__Required action__
Set out exactly, line by line, the stretch of data below that begins at the line containing "[final cells by class]" and ends at the line containing "Inverter | 12 | 0.0279", with both ends kept.

[Stored dataset items]
################

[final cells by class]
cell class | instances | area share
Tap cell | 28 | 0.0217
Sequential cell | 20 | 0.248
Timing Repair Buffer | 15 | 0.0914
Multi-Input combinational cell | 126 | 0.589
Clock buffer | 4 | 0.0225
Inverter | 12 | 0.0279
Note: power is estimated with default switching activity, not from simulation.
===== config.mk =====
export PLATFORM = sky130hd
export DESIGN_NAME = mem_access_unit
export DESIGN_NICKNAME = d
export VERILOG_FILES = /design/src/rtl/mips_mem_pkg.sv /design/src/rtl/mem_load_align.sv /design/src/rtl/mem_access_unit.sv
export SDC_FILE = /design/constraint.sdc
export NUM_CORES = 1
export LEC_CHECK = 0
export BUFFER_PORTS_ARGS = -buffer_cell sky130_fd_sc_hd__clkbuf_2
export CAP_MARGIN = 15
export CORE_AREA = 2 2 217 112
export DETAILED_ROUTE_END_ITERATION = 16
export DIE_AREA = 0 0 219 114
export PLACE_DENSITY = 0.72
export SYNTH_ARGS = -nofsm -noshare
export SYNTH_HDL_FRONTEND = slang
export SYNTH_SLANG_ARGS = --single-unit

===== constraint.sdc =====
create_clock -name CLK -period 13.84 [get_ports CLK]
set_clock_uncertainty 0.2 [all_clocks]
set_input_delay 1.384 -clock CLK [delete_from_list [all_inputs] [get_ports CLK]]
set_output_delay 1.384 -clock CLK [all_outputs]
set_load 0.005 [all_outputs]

################

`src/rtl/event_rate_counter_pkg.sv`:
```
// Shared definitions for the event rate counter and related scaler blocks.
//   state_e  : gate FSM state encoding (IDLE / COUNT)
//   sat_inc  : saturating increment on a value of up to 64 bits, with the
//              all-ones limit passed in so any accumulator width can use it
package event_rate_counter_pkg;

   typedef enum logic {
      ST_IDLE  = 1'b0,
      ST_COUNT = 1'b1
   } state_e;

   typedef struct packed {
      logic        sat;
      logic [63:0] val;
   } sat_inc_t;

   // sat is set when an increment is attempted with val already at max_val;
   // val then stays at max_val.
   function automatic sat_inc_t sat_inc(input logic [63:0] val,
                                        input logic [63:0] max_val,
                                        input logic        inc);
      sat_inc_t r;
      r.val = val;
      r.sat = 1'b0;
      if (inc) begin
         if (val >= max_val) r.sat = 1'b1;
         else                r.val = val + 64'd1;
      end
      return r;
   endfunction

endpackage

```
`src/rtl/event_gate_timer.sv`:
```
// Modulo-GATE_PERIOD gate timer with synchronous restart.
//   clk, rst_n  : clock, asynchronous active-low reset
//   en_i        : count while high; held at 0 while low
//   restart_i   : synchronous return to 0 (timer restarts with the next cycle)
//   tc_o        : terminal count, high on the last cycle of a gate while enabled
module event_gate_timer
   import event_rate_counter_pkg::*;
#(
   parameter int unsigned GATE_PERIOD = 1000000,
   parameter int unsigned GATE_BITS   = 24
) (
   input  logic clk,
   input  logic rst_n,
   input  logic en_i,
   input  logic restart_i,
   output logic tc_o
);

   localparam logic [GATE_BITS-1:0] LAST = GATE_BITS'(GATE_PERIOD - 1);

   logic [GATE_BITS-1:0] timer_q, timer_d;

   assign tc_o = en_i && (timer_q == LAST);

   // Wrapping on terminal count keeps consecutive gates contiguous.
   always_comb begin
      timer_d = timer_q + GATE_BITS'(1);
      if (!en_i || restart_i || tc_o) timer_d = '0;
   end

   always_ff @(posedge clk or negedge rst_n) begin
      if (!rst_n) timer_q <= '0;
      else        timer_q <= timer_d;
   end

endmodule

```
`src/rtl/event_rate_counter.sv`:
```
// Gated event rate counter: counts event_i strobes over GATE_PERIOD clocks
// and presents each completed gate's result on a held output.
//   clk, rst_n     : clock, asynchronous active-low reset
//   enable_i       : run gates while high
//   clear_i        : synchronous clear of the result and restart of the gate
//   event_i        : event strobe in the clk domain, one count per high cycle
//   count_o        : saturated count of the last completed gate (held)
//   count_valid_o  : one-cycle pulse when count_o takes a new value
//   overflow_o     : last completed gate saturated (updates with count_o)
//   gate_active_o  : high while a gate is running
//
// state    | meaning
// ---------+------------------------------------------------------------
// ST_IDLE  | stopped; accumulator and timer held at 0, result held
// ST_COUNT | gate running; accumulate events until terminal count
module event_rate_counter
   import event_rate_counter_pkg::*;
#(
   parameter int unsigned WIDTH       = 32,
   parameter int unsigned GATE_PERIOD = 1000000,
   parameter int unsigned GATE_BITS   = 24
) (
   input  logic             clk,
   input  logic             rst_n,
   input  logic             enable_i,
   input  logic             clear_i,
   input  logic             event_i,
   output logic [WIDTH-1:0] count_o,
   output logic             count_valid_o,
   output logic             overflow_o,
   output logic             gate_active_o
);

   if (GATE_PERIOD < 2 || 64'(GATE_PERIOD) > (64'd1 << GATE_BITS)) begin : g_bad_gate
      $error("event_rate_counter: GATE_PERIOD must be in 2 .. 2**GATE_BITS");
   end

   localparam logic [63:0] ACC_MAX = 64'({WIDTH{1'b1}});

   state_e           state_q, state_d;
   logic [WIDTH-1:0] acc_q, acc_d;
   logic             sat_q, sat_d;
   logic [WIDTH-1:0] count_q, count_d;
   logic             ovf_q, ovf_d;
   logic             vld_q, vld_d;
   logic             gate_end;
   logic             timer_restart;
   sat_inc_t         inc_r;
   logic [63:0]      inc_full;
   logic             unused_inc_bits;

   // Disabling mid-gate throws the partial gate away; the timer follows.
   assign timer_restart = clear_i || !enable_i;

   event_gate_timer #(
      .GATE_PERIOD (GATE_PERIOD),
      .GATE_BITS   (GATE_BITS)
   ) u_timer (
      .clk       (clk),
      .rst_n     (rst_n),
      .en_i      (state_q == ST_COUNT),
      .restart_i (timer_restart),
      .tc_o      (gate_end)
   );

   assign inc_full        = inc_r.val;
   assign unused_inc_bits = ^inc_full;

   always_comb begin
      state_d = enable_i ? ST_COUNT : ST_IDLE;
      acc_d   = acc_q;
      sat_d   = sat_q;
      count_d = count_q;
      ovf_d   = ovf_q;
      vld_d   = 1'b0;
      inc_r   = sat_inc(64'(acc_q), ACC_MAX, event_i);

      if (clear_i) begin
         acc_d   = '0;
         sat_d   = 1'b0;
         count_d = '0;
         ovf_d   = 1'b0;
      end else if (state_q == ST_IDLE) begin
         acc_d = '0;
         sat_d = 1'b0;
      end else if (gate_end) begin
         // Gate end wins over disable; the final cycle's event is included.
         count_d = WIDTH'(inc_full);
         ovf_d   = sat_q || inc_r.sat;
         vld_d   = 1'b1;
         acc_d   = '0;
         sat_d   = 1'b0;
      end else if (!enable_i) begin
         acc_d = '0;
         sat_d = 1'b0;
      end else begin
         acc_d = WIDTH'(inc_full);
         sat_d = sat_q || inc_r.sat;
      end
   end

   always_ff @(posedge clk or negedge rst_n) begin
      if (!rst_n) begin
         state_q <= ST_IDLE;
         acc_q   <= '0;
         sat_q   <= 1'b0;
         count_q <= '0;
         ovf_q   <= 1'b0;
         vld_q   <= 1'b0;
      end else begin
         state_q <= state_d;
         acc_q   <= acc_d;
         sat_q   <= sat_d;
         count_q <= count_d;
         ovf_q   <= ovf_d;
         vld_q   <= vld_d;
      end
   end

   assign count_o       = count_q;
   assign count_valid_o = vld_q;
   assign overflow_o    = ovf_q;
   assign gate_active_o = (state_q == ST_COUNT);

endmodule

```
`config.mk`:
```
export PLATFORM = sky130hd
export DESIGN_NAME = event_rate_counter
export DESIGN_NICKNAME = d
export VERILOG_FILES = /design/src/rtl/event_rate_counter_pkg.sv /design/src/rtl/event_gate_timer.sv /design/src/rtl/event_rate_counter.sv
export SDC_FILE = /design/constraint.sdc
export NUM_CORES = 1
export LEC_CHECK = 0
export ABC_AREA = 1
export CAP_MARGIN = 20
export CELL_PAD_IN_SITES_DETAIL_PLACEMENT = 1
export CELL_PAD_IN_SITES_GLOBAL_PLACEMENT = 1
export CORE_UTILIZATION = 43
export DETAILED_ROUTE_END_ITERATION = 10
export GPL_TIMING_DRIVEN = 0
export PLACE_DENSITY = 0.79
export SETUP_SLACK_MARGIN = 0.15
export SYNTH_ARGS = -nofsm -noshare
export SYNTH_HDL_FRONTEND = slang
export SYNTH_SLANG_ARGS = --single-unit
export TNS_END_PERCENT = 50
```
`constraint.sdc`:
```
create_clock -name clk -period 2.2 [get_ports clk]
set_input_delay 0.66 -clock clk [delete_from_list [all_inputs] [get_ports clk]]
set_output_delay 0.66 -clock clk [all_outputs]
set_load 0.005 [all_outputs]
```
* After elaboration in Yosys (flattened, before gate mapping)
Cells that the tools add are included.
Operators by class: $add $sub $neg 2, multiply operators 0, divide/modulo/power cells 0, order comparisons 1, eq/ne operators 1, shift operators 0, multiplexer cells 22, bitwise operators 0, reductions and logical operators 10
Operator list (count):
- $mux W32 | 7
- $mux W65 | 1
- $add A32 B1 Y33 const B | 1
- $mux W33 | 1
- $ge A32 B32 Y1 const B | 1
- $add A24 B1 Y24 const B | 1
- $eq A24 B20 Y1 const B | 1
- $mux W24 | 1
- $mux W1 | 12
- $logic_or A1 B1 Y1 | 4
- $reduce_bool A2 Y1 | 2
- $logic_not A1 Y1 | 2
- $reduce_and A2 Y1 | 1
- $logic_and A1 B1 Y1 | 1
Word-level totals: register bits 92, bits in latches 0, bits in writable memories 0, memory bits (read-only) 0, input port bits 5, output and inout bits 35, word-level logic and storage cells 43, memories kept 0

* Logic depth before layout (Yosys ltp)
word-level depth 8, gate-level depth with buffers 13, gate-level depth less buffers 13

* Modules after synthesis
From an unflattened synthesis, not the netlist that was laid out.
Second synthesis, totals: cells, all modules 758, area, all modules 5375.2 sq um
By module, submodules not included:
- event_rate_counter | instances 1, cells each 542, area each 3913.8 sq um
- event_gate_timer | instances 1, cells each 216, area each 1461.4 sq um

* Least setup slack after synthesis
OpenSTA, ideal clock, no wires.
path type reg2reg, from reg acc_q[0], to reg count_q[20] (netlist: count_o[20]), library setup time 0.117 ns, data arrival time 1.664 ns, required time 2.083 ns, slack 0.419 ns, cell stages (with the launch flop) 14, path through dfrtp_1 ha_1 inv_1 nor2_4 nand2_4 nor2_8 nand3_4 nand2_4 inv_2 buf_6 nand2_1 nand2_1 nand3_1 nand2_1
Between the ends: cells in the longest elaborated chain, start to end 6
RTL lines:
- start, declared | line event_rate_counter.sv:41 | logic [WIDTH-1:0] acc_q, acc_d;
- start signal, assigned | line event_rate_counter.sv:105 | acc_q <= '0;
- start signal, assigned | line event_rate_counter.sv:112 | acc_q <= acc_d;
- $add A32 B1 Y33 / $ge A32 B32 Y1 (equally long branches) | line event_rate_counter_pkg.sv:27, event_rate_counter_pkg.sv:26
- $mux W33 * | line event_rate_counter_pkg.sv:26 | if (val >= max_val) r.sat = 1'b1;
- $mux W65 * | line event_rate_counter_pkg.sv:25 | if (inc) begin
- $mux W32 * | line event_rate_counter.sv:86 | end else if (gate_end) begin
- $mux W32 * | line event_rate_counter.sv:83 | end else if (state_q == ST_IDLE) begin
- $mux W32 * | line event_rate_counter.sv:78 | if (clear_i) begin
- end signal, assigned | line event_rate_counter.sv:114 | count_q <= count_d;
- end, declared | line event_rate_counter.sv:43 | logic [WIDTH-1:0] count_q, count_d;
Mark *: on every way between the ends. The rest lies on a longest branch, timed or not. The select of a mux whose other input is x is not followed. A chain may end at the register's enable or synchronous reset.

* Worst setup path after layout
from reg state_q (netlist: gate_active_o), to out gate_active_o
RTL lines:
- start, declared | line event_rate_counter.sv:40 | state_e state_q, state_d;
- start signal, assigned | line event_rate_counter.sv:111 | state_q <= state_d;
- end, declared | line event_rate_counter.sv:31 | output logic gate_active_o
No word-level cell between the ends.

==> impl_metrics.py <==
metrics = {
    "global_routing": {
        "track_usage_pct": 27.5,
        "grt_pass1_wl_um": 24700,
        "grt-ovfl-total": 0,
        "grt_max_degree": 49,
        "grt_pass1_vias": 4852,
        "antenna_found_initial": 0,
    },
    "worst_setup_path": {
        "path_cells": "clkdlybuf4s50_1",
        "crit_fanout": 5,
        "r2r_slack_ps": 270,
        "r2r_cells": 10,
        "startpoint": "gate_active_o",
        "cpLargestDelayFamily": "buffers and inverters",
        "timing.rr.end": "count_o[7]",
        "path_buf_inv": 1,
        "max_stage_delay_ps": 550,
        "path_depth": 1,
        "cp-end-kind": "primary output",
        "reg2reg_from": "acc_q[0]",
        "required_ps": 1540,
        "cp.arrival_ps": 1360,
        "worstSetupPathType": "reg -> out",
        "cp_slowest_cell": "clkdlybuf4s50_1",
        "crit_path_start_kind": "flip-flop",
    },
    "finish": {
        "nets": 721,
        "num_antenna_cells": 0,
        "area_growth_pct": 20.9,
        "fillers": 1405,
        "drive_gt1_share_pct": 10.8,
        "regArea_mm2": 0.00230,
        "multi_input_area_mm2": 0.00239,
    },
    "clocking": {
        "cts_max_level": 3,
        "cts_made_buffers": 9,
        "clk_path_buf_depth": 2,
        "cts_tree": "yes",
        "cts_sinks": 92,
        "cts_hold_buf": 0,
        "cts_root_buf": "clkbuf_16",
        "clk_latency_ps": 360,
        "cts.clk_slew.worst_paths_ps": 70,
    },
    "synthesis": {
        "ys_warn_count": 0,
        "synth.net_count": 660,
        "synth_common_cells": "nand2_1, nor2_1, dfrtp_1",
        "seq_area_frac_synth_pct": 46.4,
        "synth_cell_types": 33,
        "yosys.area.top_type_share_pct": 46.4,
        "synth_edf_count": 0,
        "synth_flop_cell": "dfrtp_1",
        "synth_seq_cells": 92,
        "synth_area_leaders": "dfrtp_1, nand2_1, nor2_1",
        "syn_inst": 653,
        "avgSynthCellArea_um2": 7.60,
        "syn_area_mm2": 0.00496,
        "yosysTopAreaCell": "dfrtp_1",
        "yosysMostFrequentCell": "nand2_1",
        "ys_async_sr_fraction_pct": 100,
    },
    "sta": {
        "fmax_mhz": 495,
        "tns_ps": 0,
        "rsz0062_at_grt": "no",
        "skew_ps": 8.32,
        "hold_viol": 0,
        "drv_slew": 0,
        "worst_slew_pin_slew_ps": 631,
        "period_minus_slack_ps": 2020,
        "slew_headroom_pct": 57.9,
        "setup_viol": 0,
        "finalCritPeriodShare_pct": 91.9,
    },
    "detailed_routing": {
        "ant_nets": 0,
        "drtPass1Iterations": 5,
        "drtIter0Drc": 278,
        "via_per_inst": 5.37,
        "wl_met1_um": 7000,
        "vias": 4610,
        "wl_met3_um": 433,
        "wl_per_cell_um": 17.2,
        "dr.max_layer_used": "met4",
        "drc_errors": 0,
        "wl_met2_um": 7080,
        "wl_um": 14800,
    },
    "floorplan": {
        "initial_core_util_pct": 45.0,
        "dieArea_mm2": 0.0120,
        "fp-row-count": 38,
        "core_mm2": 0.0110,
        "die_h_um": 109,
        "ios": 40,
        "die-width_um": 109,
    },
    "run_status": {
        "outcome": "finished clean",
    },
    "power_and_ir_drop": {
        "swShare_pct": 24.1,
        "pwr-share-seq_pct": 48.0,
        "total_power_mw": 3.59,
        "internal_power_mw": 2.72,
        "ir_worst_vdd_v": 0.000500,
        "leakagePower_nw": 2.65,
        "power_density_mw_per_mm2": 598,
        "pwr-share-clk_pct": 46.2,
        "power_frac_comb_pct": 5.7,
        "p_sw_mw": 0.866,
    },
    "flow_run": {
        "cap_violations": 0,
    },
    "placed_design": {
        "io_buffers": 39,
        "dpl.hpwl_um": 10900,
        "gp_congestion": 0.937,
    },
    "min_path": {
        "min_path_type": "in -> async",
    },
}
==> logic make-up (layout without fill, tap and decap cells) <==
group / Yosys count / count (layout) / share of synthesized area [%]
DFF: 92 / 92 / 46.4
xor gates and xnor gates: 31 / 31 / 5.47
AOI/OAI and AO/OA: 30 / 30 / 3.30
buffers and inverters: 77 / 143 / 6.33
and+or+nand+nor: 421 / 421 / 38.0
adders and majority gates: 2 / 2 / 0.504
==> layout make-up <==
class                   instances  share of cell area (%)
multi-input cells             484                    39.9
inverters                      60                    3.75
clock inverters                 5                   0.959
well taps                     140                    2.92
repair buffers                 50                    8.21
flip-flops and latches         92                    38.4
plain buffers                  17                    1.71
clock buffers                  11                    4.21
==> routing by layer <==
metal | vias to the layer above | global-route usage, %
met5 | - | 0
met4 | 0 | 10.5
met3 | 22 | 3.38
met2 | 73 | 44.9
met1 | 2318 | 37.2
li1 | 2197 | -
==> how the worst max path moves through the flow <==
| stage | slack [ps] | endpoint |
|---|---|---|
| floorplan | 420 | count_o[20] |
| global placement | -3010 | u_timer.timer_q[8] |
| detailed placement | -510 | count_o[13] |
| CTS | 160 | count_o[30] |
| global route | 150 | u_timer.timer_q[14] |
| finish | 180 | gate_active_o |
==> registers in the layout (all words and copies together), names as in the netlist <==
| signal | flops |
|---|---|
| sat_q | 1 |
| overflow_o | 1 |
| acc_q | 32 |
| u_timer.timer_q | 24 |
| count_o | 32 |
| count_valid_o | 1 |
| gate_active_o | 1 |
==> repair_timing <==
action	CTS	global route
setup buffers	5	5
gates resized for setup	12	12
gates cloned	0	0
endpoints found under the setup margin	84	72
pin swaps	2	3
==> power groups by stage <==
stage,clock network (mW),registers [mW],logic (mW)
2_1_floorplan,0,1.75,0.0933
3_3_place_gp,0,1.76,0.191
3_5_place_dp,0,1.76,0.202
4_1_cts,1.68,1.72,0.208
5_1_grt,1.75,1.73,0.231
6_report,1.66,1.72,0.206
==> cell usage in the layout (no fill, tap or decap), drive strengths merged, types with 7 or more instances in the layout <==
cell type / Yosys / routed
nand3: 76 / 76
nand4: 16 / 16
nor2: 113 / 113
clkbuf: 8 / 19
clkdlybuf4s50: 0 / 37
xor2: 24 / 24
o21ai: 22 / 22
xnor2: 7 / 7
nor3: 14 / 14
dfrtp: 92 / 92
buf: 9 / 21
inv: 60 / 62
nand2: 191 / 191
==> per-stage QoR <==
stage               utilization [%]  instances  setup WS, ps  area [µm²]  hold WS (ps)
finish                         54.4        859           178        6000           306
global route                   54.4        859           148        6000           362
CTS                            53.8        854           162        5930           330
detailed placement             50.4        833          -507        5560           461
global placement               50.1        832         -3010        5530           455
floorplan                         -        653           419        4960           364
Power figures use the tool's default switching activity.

################

__Expected answer__
[final cells by class]
cell class | instances | area share
Tap cell | 28 | 0.0217
Sequential cell | 20 | 0.248
Timing Repair Buffer | 15 | 0.0914
Multi-Input combinational cell | 126 | 0.589
Clock buffer | 4 | 0.0225
Inverter | 12 | 0.0279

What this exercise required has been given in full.